[Start of Attachment]
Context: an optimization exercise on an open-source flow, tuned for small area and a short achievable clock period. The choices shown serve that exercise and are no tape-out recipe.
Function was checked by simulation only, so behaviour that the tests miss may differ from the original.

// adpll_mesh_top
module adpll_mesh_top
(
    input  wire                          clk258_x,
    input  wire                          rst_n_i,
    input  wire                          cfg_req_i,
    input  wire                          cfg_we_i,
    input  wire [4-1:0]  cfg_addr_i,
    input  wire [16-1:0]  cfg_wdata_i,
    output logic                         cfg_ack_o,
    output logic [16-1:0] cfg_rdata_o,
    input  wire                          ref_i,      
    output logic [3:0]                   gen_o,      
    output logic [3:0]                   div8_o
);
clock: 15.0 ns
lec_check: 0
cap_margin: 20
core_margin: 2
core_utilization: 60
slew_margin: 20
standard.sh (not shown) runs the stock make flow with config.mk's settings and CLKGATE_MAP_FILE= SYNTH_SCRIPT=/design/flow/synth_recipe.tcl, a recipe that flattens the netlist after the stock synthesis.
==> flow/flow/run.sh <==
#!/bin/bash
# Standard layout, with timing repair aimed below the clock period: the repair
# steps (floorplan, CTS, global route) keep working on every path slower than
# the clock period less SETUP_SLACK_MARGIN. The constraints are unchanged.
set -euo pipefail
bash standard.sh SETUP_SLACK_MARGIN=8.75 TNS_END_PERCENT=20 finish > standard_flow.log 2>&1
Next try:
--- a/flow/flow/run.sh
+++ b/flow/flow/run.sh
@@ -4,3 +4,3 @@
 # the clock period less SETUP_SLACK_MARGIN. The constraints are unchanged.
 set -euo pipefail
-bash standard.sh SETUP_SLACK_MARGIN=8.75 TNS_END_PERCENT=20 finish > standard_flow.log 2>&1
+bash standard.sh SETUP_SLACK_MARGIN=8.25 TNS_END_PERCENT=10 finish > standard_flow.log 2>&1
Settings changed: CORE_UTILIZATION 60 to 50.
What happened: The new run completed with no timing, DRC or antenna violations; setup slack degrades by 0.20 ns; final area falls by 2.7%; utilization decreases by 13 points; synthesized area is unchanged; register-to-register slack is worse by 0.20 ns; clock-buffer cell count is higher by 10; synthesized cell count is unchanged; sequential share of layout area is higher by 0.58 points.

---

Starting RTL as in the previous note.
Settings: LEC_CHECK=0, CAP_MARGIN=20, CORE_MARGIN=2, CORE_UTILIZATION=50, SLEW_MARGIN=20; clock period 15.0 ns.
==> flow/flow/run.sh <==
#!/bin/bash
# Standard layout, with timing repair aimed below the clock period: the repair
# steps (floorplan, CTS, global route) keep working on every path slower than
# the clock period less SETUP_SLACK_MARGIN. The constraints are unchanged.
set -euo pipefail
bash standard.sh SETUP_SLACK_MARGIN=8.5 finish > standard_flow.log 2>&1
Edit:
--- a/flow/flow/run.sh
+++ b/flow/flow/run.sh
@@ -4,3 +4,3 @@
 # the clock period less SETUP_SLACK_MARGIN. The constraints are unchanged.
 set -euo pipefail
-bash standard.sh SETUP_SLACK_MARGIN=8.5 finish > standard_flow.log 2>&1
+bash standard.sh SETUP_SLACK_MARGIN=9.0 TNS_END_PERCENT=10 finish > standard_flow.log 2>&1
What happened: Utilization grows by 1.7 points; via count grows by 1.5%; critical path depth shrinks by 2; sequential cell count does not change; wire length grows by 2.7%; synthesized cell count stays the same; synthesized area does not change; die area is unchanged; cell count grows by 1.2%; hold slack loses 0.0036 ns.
[End of Attachment]
[Start of Attachment]
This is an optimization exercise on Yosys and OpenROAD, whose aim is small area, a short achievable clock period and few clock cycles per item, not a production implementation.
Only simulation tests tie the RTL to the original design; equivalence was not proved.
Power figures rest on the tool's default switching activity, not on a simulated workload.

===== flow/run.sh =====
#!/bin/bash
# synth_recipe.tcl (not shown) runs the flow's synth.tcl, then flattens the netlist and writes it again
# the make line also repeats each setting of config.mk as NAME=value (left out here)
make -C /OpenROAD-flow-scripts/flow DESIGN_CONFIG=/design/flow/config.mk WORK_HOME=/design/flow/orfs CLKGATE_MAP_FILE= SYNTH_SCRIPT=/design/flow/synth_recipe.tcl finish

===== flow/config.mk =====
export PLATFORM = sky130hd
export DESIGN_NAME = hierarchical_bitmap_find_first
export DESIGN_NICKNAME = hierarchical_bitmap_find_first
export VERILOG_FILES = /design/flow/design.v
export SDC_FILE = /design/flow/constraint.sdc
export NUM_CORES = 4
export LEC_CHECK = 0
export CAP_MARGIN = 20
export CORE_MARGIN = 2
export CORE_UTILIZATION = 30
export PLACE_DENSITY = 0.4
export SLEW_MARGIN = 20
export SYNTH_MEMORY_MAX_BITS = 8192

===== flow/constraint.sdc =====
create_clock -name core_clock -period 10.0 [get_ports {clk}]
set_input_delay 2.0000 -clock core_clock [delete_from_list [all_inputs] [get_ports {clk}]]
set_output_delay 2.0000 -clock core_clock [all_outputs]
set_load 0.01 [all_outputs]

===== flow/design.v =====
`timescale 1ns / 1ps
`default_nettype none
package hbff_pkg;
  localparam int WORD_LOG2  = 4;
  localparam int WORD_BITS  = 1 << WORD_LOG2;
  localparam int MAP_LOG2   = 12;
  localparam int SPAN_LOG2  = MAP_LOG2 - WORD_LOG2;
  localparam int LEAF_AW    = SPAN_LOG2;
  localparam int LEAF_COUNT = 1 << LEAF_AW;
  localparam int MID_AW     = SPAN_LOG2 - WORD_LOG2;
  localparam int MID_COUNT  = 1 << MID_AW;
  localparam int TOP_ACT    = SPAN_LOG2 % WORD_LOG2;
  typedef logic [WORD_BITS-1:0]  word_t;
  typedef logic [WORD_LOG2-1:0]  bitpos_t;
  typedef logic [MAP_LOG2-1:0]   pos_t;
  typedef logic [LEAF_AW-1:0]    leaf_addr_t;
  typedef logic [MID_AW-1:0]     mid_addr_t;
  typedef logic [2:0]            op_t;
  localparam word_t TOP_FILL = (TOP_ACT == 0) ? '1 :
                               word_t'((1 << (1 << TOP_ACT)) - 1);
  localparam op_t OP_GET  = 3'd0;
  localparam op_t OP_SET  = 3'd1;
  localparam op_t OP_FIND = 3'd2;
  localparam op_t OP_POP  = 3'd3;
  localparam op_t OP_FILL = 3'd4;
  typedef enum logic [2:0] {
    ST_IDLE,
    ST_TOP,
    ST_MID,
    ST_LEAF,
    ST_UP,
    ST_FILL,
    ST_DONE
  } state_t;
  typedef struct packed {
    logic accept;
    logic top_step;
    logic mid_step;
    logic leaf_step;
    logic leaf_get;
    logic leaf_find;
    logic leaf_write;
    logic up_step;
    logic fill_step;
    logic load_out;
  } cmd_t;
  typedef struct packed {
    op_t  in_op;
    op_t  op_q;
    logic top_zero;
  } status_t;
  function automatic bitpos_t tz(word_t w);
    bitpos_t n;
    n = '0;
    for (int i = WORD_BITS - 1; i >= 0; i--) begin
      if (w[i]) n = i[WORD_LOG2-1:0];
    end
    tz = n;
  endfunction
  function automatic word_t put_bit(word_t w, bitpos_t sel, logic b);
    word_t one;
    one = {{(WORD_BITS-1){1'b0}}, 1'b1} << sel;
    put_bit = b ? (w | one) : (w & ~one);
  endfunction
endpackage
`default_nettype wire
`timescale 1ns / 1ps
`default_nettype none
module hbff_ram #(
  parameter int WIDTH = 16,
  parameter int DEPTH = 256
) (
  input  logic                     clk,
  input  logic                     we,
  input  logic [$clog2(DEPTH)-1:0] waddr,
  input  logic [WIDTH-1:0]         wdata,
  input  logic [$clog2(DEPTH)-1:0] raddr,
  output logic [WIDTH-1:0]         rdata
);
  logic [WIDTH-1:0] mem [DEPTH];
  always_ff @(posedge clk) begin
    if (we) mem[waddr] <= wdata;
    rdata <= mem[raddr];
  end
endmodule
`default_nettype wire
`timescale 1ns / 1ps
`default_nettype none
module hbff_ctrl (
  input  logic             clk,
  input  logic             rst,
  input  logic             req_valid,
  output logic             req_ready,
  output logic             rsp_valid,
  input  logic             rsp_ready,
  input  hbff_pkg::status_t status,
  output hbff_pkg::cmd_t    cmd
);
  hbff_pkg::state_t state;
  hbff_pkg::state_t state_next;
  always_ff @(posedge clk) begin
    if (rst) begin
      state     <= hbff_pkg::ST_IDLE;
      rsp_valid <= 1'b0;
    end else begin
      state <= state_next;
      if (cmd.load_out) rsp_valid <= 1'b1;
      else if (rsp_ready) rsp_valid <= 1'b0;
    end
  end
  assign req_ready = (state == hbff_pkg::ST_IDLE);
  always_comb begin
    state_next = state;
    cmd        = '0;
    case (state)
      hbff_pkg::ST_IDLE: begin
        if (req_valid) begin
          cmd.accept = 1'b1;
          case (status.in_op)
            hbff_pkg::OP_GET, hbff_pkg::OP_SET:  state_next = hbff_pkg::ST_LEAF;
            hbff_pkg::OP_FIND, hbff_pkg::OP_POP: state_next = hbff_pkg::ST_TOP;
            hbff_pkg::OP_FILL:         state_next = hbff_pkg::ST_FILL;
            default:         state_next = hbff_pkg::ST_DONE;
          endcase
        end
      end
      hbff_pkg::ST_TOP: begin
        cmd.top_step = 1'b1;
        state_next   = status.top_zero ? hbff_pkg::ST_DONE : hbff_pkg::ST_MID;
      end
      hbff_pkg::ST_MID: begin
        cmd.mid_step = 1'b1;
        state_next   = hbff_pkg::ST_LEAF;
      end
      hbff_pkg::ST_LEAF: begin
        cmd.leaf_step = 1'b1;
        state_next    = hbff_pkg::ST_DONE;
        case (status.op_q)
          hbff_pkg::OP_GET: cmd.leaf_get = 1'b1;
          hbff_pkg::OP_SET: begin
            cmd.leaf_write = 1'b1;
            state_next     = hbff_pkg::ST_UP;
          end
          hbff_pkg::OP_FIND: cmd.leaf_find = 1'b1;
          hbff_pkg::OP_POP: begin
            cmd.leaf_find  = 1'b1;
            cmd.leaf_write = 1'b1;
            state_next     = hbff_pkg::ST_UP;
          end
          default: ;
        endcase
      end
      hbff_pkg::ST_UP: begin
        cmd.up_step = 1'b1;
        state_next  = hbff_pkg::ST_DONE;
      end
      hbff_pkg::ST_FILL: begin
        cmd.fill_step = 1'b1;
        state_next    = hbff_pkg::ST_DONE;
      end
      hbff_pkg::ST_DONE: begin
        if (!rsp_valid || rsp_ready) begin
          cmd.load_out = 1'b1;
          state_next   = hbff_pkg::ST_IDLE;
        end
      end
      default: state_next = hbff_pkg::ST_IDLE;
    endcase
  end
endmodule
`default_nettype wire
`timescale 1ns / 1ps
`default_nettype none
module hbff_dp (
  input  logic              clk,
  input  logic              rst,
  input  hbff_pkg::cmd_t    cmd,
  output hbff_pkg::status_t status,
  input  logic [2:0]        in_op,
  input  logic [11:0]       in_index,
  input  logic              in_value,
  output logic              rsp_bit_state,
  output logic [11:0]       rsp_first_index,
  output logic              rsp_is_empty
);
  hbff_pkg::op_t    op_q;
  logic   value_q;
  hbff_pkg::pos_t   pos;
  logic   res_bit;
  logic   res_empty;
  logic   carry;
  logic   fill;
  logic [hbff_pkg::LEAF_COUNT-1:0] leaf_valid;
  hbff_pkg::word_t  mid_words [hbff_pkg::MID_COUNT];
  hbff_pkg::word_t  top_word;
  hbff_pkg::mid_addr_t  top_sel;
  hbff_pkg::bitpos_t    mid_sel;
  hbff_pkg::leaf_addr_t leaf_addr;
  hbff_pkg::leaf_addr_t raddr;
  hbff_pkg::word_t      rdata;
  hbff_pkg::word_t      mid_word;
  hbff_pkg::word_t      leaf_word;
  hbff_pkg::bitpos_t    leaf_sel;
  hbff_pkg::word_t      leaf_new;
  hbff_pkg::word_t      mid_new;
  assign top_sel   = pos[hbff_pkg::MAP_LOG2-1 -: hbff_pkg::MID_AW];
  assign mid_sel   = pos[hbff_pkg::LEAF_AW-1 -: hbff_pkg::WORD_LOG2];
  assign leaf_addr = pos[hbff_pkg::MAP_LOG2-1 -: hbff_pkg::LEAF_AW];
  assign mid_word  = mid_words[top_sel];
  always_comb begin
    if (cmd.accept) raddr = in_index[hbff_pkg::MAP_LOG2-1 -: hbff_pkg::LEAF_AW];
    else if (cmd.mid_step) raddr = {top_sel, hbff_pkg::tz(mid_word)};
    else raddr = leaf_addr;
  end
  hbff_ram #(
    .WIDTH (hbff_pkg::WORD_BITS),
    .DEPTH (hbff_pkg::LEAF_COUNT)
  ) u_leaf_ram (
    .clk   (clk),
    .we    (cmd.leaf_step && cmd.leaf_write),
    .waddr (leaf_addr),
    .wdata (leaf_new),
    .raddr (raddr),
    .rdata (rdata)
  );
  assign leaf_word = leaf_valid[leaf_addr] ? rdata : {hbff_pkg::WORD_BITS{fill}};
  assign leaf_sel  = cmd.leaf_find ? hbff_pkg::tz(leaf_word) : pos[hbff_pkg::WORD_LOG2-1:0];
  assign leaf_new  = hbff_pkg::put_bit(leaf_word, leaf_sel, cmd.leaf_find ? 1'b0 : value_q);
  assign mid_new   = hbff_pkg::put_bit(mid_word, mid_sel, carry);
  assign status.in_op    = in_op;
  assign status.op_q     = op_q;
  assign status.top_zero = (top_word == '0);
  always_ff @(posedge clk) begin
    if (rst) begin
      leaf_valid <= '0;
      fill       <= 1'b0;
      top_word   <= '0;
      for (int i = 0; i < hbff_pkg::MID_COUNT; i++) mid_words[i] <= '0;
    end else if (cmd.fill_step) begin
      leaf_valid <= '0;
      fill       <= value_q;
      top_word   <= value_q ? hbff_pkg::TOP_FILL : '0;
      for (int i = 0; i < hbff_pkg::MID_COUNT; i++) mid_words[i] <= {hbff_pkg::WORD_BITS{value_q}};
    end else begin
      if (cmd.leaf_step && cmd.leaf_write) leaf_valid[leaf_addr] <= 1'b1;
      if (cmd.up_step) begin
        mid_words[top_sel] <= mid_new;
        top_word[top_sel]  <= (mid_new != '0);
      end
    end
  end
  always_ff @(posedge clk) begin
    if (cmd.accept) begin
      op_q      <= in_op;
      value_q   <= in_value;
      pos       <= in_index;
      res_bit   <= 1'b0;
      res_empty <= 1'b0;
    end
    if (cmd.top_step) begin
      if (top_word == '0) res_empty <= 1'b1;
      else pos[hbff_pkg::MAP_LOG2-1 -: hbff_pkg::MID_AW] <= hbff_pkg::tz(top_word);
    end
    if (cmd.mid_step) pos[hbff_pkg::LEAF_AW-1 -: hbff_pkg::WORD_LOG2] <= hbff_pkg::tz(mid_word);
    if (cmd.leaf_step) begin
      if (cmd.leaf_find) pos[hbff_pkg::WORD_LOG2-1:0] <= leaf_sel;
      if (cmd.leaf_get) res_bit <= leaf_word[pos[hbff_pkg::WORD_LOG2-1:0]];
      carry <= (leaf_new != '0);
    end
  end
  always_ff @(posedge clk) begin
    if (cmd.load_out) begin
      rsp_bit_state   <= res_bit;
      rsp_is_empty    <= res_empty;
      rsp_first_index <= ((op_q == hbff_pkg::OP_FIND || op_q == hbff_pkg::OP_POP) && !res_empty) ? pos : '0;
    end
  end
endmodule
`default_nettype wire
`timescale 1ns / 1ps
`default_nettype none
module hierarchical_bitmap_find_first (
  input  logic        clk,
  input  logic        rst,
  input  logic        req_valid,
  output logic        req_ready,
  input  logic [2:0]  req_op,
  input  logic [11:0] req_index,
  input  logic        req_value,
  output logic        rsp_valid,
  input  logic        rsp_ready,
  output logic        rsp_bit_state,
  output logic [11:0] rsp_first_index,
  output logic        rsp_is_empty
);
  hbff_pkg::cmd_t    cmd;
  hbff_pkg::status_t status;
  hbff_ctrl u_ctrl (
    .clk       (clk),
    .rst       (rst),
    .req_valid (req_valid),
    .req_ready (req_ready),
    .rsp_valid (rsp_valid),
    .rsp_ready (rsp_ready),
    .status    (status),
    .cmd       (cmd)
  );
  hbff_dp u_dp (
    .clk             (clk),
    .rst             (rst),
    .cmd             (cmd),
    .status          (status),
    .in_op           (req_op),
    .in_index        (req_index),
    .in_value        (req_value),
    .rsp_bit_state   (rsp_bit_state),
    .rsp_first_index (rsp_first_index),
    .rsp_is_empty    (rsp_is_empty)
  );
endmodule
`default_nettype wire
[End of Attachment]
**What you should do:** Sift through the material above and copy each line that holds "with".

**Written response:**
standard.sh (not shown) runs the stock make flow with config.mk's settings and CLKGATE_MAP_FILE= SYNTH_SCRIPT=/design/flow/synth_recipe.tcl, a recipe that flattens the netlist after the stock synthesis.
# Standard layout, with timing repair aimed below the clock period: the repair
What happened: The new run completed with no timing, DRC or antenna violations; setup slack degrades by 0.20 ns; final area falls by 2.7%; utilization decreases by 13 points; synthesized area is unchanged; register-to-register slack is worse by 0.20 ns; clock-buffer cell count is higher by 10; synthesized cell count is unchanged; sequential share of layout area is higher by 0.58 points.
# Standard layout, with timing repair aimed below the clock period: the repair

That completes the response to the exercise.